(Collection entries)
....................

### src/rtl/slice_add_pkg.sv
// slice_add_pkg: shared state encoding and slice width for the sequential slice adder
package slice_add_pkg;
    localparam int SLICE_W = 4;
    typedef enum logic [1:0] {IDLE, RUN, DONE} state_t;
endpackage

### src/rtl/r4_adder.sv
// r4_adder: 4-bit ripple-carry adder built from full-adder cells
module r4_adder (
    input  logic [3:0] a,
    input  logic [3:0] b,
    input  logic       cin,
    output logic [3:0] sum,
    output logic       cout
);
    logic [4:0] c;
    assign c[0] = cin;
    for (genvar i = 0; i < 4; i++) begin : g_fa
        assign sum[i]   = a[i] ^ b[i] ^ c[i];
        assign c[i + 1] = (a[i] & b[i]) | (c[i] & (a[i] ^ b[i]));
    end
    assign cout = c[4];
endmodule

### src/rtl/slice_add_seq.sv
// slice_add_seq: WIDTH-bit adder that reuses one 4-bit slice over WIDTH/4 cycles, LSB slice first
module slice_add_seq
    import slice_add_pkg::*;
#(
    parameter int WIDTH = 16
) (
    input  logic             clk,
    input  logic             rst_n,
    input  logic             in_valid,
    output logic             in_ready,
    input  logic [WIDTH-1:0] a,
    input  logic [WIDTH-1:0] b,
    input  logic             cin,
    output logic             out_valid,
    input  logic             out_ready,
    output logic [WIDTH-1:0] sum,
    output logic             cout,
    output logic             busy
);
    localparam int N  = WIDTH / SLICE_W;
    localparam int IW = $clog2(N);

    state_t             state;
    logic [WIDTH-1:0]   a_reg;
    logic [WIDTH-1:0]   b_reg;
    logic [IW-1:0]      idx;
    logic               carry;
    logic [SLICE_W-1:0] a_sl;
    logic [SLICE_W-1:0] b_sl;
    logic [SLICE_W-1:0] s_sl;
    logic               c_sl;

    assign a_sl      = a_reg[SLICE_W * int'(idx) +: SLICE_W];
    assign b_sl      = b_reg[SLICE_W * int'(idx) +: SLICE_W];
    assign in_ready  = state == IDLE;
    assign out_valid = state == DONE;
    assign busy      = state != IDLE;

    r4_adder u_add (
        .a    (a_sl),
        .b    (b_sl),
        .cin  (carry),
        .sum  (s_sl),
        .cout (c_sl)
    );

    // capture operands, step one slice per RUN cycle, hold the result in DONE until taken
    always_ff @(posedge clk or negedge rst_n) begin
        if (!rst_n) begin
            state <= IDLE;
            a_reg <= '0;
            b_reg <= '0;
            idx   <= '0;
            carry <= 1'b0;
            sum   <= '0;
            cout  <= 1'b0;
        end else begin
            case (state)
                IDLE: if (in_valid) begin
                    a_reg <= a;
                    b_reg <= b;
                    carry <= cin;
                    idx   <= '0;
                    state <= RUN;
                end
                RUN: begin
                    sum[SLICE_W * int'(idx) +: SLICE_W] <= s_sl;
                    carry <= c_sl;
                    if (idx == IW'(N - 1)) begin
                        cout  <= c_sl;
                        state <= DONE;
                    end else begin
                        idx <= idx + IW'(1);
                    end
                end
                DONE: if (out_ready) state <= IDLE;
                default: state <= IDLE;
            endcase
        end
    end
endmodule
===== config.mk =====
export PLATFORM = sky130hd
export DESIGN_NAME = simon_tone_sequencer_flat
export DESIGN_NICKNAME = d
export VERILOG_FILES = /design/src/rtl/simon_tone_sequencer_pkg.sv /design/src/rtl/simon_tone_sequencer_if.sv /design/src/rtl/simon_tone_sequencer.sv /design/src/flat_wrapper.sv
export SDC_FILE = /design/constraint.sdc
export NUM_CORES = 1
export LEC_CHECK = 0
export CORE_UTILIZATION = 40
export CTS_BUF_LIST = sky130_fd_sc_hd__clkbuf_4 sky130_fd_sc_hd__clkbuf_8
export CTS_CLUSTER_DIAMETER = 50
export DETAILED_ROUTE_END_ITERATION = 8
export HOLD_SLACK_MARGIN = 0.02
export PLACE_DENSITY = 0.63
export REMOVE_ABC_BUFFERS = 1
export SLEW_MARGIN = 20
export SYNTH_ARGS = -nofsm -noshare
export SYNTH_HDL_FRONTEND = slang
export SYNTH_SLANG_ARGS = --single-unit

===== constraint.sdc =====
create_clock -name clk -period 2.7 [get_ports clk]
set_clock_uncertainty 0.15 [all_clocks]
set_input_delay 0.54 -clock clk [delete_from_list [all_inputs] [get_ports clk]]
set_output_delay 0.54 -clock clk [all_outputs]
set_load 0.005 [all_outputs]

===== src/rtl/simon_tone_sequencer_pkg.sv =====
// Shared definitions for the Simon tone sequencer: colour codes, sizing
// constants and the length-clamping helper.
package simon_tone_sequencer_pkg;

  localparam int unsigned COLOUR_W  = 2;
  localparam int unsigned LEN_W     = 6;
  localparam int unsigned ADDR_W    = 5;
  localparam int unsigned MAX_STEPS = 32;

  typedef enum logic [COLOUR_W-1:0] {
    GREEN  = 2'd0,
    RED    = 2'd1,
    BLUE   = 2'd2,
    YELLOW = 2'd3
  } colour_t;

  function automatic logic [LEN_W-1:0] clamp_len(input logic [LEN_W-1:0] len);
    return (len > LEN_W'(MAX_STEPS)) ? LEN_W'(MAX_STEPS) : len;
  endfunction

endpackage


===== src/rtl/simon_tone_sequencer_if.sv =====
// Control, sequence-memory and tone-generator signals of the sequencer.
// master = game-control side, slave = the sequencer itself.
interface simon_tone_sequencer_if;
  import simon_tone_sequencer_pkg::*;

  logic                 start;
  logic                 abort;
  logic [LEN_W-1:0]     length;
  logic [ADDR_W-1:0]    seq_addr;
  colour_t              seq_data;
  logic                 tone_enable;
  colour_t              tone_select;
  logic                 busy;
  logic                 done;

  modport master (
    output start, abort, length, seq_data,
    input  seq_addr, tone_enable, tone_select, busy, done
  );

  modport slave (
    input  start, abort, length, seq_data,
    output seq_addr, tone_enable, tone_select, busy, done
  );

endinterface
$ cat src/rtl/meteo_disp_seq_if.sv
// Bus between the per-channel segment encoders, the mode/select controls and the
// board display pins of the meteo display sequencer.
interface meteo_disp_seq_if #(
    parameter int NCH  = 3,
    parameter int NDIG = 6,
    parameter int SEGW = 7,
    parameter int IW   = 2
);
    logic [NCH*NDIG*SEGW-1:0] Seg_i;
    logic [NCH-1:0]           Upd_i;
    logic [1:0]               Mode_i;
    logic [NCH-1:0]           Sel_i;
    logic [NDIG*SEGW-1:0]     Dec_o;
    logic [IW-1:0]            Chan_o;
    logic                     Valid_o;

    modport master (
        output Seg_i, Upd_i, Mode_i, Sel_i,
        input  Dec_o, Chan_o, Valid_o
    );

    modport slave (
        input  Seg_i, Upd_i, Mode_i, Sel_i,
        output Dec_o, Chan_o, Valid_o
    );
endinterface

$ cat src/rtl/meteo_disp_seq.sv
// 7-segment display sequencer: shadows NCH channels of pre-encoded digits and drives one
// of them to the display in blank, manual, timed auto-rotation or freeze mode.
module meteo_disp_seq #(
    parameter int             NCH   = 3,
    parameter int             NDIG  = 6,
    parameter int             SEGW  = 7,
    parameter logic [SEGW-1:0] BLANK = 7'h7F,
    parameter int             DWELL = 100000000,
    parameter int             CW    = 27,
    parameter int             IW    = 2
) (
    input  logic              Clk,
    input  logic              Rst,
    meteo_disp_seq_if.slave   bus
);

    localparam int DW = NDIG * SEGW;
    localparam logic [DW-1:0] BLANK_ALL = {NDIG{BLANK}};

    typedef enum logic [1:0] {
        MODE_BLANK  = 2'b00,
        MODE_MANUAL = 2'b01,
        MODE_AUTO   = 2'b10,
        MODE_FREEZE = 2'b11
    } mode_e;

    logic [DW-1:0]  shadow_r [NCH];
    logic [NCH-1:0] valid_r;
    logic [DW-1:0]  dec_r;
    logic [IW-1:0]  chan_r;
    logic           vld_r;
    logic [CW-1:0]  cnt_r;
    mode_e          mode_prev_r;

    mode_e          mode_s;
    logic [IW-1:0]  chan_nxt_s;
    logic [CW-1:0]  cnt_eff_s;
    logic [CW-1:0]  cnt_nxt_s;
    logic           show_s;
    logic [DW-1:0]  dec_nxt_s;
    logic           vld_nxt_s;

    // Index of the lowest set bit of a one-hot (or multi-hot) select vector.
    function automatic logic [IW-1:0] lowest_set(input logic [NCH-1:0] sel);
        logic [IW-1:0] res;
        logic          hit;
        res = '0;
        hit = 1'b0;
        for (int i = 0; i < NCH; i++) begin
            res = (sel[i] && !hit) ? IW'(i) : res;
            hit = hit | sel[i];
        end
        return res;
    endfunction

    // Next valid channel after cur (wrapping); cur itself is kept if no other is valid.
    function automatic logic [IW-1:0] next_chan(input logic [IW-1:0] cur,
                                                input logic [NCH-1:0] vld);
        logic [IW-1:0] res;
        logic          hit;
        int            idx;
        res = cur;
        hit = 1'b0;
        for (int i = 1; i < NCH; i++) begin
            idx = int'(cur) + i;
            idx = (idx >= NCH) ? idx - NCH : idx;
            res = (vld[idx] && !hit) ? IW'(idx) : res;
            hit = hit | vld[idx];
        end
        return res;
    endfunction

    assign mode_s = mode_e'(bus.Mode_i);

    // Mode decode: next channel, dwell counter and the display word to load.
    always_comb begin
        chan_nxt_s = chan_r;
        cnt_nxt_s  = '0;
        show_s     = 1'b0;
        // A fresh entry into auto (e.g. out of freeze) restarts the dwell from zero.
        cnt_eff_s  = (mode_prev_r == MODE_AUTO) ? cnt_r : '0;
        case (mode_s)
            MODE_BLANK: begin
                show_s = 1'b0;
            end
            MODE_MANUAL: begin
                if (|bus.Sel_i) begin
                    chan_nxt_s = lowest_set(bus.Sel_i);
                    show_s     = 1'b1;
                end else begin
                    show_s     = 1'b0;
                end
            end
            MODE_AUTO: begin
                show_s = 1'b1;
                if (cnt_eff_s == CW'(DWELL - 1)) begin
                    cnt_nxt_s  = '0;
                    chan_nxt_s = next_chan(chan_r, valid_r);
                end else begin
                    cnt_nxt_s  = cnt_eff_s + CW'(1);
                end
            end
            MODE_FREEZE: begin
                cnt_nxt_s = cnt_r;
            end
            default: begin
                show_s = 1'b0;
            end
        endcase
        vld_nxt_s = show_s && valid_r[chan_nxt_s];
        dec_nxt_s = vld_nxt_s ? shadow_r[chan_nxt_s] : BLANK_ALL;
    end

    // Shadow capture plus the registered display, channel and dwell state.
    always_ff @(posedge Clk) begin
        if (Rst) begin
            for (int c = 0; c < NCH; c++) begin
                shadow_r[c] <= BLANK_ALL;
            end
            valid_r     <= '0;
            dec_r       <= BLANK_ALL;
            chan_r      <= '0;
            vld_r       <= 1'b0;
            cnt_r       <= '0;
            mode_prev_r <= MODE_BLANK;
        end else begin
            for (int c = 0; c < NCH; c++) begin
                if (bus.Upd_i[c]) begin
                    shadow_r[c] <= bus.Seg_i[c*DW +: DW];
                    valid_r[c]  <= 1'b1;
                end
            end
            if (mode_s != MODE_FREEZE) begin
                dec_r  <= dec_nxt_s;
                vld_r  <= vld_nxt_s;
                chan_r <= chan_nxt_s;
            end
            cnt_r       <= cnt_nxt_s;
            mode_prev_r <= mode_s;
        end
    end

    assign bus.Dec_o   = dec_r;
    assign bus.Chan_o  = chan_r;
    assign bus.Valid_o = vld_r;

endmodule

....................

TASK:
Where in the records above does the word "enum" appear? Copy each line that holds it.

EXPECTED ANSWER:
    typedef enum logic [1:0] {IDLE, RUN, DONE} state_t;
  typedef enum logic [COLOUR_W-1:0] {
    typedef enum logic [1:0] {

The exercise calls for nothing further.